• WORK ORDER: Using the data below, report how many lines hold the word "gates". Include nothing else in the reply.

----

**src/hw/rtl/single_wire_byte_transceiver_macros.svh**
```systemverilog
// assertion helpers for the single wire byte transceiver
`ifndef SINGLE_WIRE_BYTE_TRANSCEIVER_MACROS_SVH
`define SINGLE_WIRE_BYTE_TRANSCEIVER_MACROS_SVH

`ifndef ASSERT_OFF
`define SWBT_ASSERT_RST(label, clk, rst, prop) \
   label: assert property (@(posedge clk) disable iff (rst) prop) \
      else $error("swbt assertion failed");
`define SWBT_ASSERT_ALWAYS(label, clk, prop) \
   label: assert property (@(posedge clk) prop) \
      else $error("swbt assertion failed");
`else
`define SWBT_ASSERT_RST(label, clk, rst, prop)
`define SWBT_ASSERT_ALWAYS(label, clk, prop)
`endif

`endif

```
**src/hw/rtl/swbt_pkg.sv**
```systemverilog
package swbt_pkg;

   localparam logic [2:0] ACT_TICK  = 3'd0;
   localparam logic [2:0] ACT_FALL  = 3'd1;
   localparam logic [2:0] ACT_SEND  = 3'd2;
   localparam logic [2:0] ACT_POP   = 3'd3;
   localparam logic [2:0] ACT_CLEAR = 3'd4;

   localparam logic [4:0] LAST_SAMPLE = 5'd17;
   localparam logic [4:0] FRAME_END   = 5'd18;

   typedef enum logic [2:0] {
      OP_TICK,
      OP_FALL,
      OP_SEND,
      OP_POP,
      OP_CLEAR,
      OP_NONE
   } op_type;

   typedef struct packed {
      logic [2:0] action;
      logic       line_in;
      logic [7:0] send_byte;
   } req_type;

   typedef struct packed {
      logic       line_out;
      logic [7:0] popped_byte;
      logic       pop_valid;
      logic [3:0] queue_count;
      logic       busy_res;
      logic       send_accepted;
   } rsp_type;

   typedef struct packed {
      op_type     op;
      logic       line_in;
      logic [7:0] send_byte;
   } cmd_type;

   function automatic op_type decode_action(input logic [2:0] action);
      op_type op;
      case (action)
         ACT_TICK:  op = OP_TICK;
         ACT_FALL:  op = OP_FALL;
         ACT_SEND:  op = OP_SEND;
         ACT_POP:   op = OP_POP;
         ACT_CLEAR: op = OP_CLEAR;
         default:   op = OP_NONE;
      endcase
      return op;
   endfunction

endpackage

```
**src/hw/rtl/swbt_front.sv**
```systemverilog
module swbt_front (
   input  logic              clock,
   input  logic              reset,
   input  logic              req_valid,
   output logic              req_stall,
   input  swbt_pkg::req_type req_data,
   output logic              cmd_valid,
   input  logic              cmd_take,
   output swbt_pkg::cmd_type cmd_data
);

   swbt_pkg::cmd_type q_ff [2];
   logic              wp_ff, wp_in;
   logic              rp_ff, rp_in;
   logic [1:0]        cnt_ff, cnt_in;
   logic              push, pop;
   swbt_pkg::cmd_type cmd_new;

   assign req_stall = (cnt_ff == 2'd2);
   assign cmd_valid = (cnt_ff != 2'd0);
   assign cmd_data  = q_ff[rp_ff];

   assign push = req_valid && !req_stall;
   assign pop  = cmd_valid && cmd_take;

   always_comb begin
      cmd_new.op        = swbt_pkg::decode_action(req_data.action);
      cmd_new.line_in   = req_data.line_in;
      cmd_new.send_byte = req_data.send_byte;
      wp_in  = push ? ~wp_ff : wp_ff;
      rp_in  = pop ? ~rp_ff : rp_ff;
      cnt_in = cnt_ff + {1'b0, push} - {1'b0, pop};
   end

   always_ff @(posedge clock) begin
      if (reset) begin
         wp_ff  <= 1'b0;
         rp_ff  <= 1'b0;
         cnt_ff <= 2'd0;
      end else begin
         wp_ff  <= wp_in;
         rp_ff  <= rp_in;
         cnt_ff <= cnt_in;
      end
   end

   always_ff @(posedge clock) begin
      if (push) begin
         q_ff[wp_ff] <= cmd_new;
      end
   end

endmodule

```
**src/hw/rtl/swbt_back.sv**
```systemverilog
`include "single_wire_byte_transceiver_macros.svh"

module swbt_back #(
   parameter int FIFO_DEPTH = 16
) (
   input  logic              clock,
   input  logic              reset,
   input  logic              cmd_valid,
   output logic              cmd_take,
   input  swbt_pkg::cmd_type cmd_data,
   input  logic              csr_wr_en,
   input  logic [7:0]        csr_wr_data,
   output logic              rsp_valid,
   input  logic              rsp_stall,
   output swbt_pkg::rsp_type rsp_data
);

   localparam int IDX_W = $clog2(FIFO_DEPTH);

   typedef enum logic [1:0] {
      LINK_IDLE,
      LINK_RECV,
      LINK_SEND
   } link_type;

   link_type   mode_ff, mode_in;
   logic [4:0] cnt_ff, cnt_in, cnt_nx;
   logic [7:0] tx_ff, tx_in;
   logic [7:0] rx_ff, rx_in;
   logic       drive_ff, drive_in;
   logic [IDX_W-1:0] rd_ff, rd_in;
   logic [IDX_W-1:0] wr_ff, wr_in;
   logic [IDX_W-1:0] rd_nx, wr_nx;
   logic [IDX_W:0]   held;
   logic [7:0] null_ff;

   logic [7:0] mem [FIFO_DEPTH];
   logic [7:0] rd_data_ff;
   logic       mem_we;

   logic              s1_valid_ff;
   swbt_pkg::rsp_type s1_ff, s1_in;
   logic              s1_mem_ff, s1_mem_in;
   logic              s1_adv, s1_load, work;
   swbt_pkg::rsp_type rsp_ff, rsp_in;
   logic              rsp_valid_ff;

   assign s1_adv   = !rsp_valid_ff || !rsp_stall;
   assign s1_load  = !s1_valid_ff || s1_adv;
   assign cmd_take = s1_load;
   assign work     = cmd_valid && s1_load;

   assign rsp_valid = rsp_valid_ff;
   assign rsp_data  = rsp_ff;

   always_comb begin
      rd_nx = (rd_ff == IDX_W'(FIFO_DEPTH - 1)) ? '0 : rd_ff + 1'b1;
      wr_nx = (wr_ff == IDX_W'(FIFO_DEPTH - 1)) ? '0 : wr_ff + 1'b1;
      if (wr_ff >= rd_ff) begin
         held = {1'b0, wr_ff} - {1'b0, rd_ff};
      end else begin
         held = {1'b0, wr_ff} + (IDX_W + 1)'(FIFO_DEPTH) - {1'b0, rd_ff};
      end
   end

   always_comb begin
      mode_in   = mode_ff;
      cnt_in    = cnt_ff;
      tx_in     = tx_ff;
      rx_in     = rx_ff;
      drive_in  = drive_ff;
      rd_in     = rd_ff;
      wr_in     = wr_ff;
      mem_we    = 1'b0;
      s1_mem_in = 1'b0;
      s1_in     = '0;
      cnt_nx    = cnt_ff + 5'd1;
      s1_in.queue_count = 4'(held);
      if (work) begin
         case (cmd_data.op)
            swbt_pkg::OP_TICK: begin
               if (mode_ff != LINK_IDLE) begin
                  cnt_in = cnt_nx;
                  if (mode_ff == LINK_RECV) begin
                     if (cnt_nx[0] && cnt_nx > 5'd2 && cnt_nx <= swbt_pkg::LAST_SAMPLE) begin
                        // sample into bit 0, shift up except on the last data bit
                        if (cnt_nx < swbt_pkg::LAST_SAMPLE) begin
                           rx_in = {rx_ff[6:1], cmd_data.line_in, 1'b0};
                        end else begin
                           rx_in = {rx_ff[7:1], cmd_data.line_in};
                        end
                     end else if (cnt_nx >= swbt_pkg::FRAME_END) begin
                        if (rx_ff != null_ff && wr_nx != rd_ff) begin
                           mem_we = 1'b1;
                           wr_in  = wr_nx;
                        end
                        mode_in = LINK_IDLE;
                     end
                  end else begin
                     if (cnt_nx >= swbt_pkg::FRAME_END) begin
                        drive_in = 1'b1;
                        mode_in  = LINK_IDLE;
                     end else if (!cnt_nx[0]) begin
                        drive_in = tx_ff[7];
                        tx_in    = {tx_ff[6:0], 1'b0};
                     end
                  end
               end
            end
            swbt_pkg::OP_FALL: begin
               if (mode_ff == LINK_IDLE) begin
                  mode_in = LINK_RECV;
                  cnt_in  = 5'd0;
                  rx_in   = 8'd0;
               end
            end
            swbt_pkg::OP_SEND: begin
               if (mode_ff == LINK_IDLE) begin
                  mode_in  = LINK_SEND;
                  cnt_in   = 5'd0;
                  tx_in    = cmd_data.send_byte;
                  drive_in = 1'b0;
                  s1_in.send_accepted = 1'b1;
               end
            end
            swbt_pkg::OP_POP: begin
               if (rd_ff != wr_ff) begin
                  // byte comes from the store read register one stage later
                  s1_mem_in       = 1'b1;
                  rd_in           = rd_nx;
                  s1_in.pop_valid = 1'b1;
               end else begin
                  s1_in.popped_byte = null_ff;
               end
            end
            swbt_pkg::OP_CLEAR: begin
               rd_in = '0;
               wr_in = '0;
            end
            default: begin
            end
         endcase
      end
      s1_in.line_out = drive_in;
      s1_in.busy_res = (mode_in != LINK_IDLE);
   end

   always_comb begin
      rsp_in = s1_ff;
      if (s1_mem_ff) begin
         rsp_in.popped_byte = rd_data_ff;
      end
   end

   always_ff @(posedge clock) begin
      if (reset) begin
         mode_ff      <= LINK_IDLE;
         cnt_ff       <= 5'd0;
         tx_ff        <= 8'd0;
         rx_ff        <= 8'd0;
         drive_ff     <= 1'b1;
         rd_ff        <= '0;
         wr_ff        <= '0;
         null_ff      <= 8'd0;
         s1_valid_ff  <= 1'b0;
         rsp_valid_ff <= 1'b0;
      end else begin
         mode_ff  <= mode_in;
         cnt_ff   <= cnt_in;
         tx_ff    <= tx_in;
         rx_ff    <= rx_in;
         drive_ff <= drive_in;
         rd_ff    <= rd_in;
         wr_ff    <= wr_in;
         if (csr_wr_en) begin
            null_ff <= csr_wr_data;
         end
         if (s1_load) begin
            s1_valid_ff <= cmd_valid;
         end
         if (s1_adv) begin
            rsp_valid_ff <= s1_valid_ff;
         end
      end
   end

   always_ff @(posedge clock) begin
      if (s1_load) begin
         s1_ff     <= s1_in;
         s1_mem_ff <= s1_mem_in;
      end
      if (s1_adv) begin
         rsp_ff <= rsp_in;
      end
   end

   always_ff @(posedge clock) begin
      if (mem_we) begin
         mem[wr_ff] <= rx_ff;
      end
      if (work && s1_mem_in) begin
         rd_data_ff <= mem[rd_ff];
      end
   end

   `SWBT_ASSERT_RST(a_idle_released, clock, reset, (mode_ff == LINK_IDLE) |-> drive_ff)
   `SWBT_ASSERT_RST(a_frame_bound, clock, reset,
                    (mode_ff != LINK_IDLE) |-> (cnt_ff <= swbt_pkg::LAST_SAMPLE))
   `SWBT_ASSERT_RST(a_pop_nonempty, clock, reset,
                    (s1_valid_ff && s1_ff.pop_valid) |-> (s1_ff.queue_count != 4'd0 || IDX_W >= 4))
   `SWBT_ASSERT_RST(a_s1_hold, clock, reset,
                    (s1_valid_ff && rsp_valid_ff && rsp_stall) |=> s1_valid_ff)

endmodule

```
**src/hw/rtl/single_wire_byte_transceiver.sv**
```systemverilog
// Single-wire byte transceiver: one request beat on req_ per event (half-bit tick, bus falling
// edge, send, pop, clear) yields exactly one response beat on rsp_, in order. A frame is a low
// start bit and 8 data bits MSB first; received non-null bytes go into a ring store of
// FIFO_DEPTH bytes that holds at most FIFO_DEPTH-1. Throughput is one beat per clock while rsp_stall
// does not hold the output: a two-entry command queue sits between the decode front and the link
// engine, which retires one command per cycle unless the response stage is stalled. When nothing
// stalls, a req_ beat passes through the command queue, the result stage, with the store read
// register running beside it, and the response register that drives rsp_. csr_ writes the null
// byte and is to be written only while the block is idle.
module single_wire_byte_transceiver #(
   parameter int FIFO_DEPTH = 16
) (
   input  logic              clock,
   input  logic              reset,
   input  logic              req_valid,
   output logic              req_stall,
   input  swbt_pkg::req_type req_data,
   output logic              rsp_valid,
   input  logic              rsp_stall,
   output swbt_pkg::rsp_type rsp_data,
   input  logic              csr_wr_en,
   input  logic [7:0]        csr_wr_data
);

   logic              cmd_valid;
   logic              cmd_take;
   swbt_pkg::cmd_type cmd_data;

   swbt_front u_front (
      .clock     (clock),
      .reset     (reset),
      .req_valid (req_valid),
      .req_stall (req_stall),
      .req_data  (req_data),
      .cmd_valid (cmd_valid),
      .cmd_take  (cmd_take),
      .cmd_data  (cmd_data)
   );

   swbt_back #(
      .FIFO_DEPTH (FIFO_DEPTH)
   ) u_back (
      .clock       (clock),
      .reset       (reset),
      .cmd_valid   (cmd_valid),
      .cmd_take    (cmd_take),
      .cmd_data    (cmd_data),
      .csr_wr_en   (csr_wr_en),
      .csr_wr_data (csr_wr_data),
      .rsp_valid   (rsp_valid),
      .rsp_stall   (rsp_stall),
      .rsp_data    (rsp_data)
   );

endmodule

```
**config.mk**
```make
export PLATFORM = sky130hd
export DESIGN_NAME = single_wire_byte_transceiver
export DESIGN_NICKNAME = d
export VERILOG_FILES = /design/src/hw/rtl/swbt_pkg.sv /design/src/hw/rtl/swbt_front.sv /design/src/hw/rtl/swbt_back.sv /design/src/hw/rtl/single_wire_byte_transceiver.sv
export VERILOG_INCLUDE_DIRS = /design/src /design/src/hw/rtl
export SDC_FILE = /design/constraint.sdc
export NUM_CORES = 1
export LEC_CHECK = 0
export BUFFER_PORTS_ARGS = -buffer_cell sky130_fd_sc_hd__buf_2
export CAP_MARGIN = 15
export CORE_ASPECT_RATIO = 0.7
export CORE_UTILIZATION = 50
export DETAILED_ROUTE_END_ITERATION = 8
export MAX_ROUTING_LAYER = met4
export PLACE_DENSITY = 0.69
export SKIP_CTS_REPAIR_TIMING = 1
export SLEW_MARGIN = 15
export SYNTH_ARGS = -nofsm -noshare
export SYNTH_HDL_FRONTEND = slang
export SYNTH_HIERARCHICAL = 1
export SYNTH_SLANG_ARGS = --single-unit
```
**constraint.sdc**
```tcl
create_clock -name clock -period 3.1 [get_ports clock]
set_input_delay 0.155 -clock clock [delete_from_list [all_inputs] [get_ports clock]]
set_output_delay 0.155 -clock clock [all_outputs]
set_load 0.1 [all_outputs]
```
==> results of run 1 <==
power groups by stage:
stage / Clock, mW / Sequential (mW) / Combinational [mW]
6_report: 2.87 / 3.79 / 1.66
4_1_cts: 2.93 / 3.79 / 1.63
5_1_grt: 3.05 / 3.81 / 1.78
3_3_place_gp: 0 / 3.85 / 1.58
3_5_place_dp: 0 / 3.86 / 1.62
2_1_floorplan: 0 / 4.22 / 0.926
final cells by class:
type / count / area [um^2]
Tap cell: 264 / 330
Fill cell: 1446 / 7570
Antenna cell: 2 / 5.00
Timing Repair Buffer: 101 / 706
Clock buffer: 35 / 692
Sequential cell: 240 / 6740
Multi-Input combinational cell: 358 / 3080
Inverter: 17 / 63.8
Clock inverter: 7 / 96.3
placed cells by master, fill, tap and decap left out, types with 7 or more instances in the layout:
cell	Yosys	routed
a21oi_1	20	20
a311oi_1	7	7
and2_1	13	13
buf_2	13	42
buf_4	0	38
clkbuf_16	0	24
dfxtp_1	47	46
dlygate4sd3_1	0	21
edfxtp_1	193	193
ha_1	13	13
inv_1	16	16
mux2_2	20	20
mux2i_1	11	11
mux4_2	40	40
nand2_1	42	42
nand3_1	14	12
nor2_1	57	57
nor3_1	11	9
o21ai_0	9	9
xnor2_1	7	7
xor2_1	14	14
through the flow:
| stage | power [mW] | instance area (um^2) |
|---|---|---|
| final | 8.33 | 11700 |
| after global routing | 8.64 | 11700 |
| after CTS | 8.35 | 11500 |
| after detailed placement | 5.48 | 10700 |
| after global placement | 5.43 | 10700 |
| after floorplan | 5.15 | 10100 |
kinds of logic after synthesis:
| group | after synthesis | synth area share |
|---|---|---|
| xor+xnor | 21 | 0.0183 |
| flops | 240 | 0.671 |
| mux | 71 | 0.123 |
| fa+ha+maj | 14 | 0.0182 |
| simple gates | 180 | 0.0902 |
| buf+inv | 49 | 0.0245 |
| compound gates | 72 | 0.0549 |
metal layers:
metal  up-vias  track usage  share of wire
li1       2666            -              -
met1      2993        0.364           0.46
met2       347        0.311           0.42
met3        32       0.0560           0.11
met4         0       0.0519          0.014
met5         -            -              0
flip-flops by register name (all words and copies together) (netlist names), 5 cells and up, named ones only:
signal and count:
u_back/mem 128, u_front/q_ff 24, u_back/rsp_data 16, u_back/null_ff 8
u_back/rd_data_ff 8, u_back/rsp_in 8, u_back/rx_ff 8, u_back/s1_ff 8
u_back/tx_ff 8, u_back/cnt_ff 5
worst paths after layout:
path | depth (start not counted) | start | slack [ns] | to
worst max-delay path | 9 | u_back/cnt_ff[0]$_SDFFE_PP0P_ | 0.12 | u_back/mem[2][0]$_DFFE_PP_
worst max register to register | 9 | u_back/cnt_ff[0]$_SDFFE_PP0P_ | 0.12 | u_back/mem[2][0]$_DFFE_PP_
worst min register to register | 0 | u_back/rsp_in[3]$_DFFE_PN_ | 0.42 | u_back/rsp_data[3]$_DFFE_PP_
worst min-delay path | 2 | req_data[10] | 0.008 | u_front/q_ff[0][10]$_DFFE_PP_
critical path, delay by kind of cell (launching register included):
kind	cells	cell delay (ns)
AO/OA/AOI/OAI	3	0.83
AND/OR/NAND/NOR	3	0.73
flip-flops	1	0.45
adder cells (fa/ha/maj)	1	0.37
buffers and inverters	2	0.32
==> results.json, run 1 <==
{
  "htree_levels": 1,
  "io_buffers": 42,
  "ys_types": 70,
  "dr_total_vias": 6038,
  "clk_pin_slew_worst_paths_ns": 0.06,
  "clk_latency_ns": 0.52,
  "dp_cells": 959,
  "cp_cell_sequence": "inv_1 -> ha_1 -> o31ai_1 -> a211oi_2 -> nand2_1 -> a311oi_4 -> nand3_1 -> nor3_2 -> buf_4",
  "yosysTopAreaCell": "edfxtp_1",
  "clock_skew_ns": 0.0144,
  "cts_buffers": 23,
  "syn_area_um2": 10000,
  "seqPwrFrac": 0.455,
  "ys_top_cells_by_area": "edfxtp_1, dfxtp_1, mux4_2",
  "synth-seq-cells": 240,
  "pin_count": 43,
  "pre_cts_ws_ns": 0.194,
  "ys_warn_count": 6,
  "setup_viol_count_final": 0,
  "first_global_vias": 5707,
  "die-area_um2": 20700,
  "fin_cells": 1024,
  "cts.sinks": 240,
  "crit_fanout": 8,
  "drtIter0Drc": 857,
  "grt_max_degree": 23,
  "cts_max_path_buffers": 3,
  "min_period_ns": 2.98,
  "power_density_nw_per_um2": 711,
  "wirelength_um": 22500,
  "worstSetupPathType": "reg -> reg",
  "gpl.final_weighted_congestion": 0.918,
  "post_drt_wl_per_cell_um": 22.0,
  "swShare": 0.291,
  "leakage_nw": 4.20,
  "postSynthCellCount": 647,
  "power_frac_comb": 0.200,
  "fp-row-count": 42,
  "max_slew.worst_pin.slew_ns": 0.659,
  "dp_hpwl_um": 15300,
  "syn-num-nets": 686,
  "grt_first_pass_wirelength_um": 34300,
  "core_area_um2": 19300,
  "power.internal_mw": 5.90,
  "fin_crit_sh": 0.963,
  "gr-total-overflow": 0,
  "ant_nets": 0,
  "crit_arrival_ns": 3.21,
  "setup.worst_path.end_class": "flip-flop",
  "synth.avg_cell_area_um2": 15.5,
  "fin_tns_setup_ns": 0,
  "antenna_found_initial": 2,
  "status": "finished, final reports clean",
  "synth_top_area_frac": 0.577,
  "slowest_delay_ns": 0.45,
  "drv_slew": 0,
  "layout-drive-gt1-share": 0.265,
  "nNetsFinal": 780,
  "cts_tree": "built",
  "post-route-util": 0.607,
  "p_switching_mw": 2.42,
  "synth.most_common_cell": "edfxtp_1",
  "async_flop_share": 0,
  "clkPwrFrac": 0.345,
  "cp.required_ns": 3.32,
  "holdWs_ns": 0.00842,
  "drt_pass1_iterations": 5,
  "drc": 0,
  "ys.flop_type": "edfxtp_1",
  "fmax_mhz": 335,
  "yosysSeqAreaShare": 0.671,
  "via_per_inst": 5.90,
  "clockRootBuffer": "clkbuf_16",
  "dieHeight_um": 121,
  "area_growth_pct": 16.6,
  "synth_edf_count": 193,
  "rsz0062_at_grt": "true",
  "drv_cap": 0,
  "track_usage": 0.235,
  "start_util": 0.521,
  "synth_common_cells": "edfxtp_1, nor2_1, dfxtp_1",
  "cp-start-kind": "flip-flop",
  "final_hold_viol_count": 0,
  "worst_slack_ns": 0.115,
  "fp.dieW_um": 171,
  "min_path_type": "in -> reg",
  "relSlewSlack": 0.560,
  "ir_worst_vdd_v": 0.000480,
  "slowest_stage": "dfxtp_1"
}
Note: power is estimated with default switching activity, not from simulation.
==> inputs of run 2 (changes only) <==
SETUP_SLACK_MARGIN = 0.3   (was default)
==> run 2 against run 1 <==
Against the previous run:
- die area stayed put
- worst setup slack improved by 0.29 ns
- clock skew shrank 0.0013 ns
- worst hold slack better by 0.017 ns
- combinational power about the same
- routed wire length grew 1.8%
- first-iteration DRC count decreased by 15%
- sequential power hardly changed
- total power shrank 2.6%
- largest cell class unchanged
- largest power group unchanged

----

• SOLVED PROBLEM: 2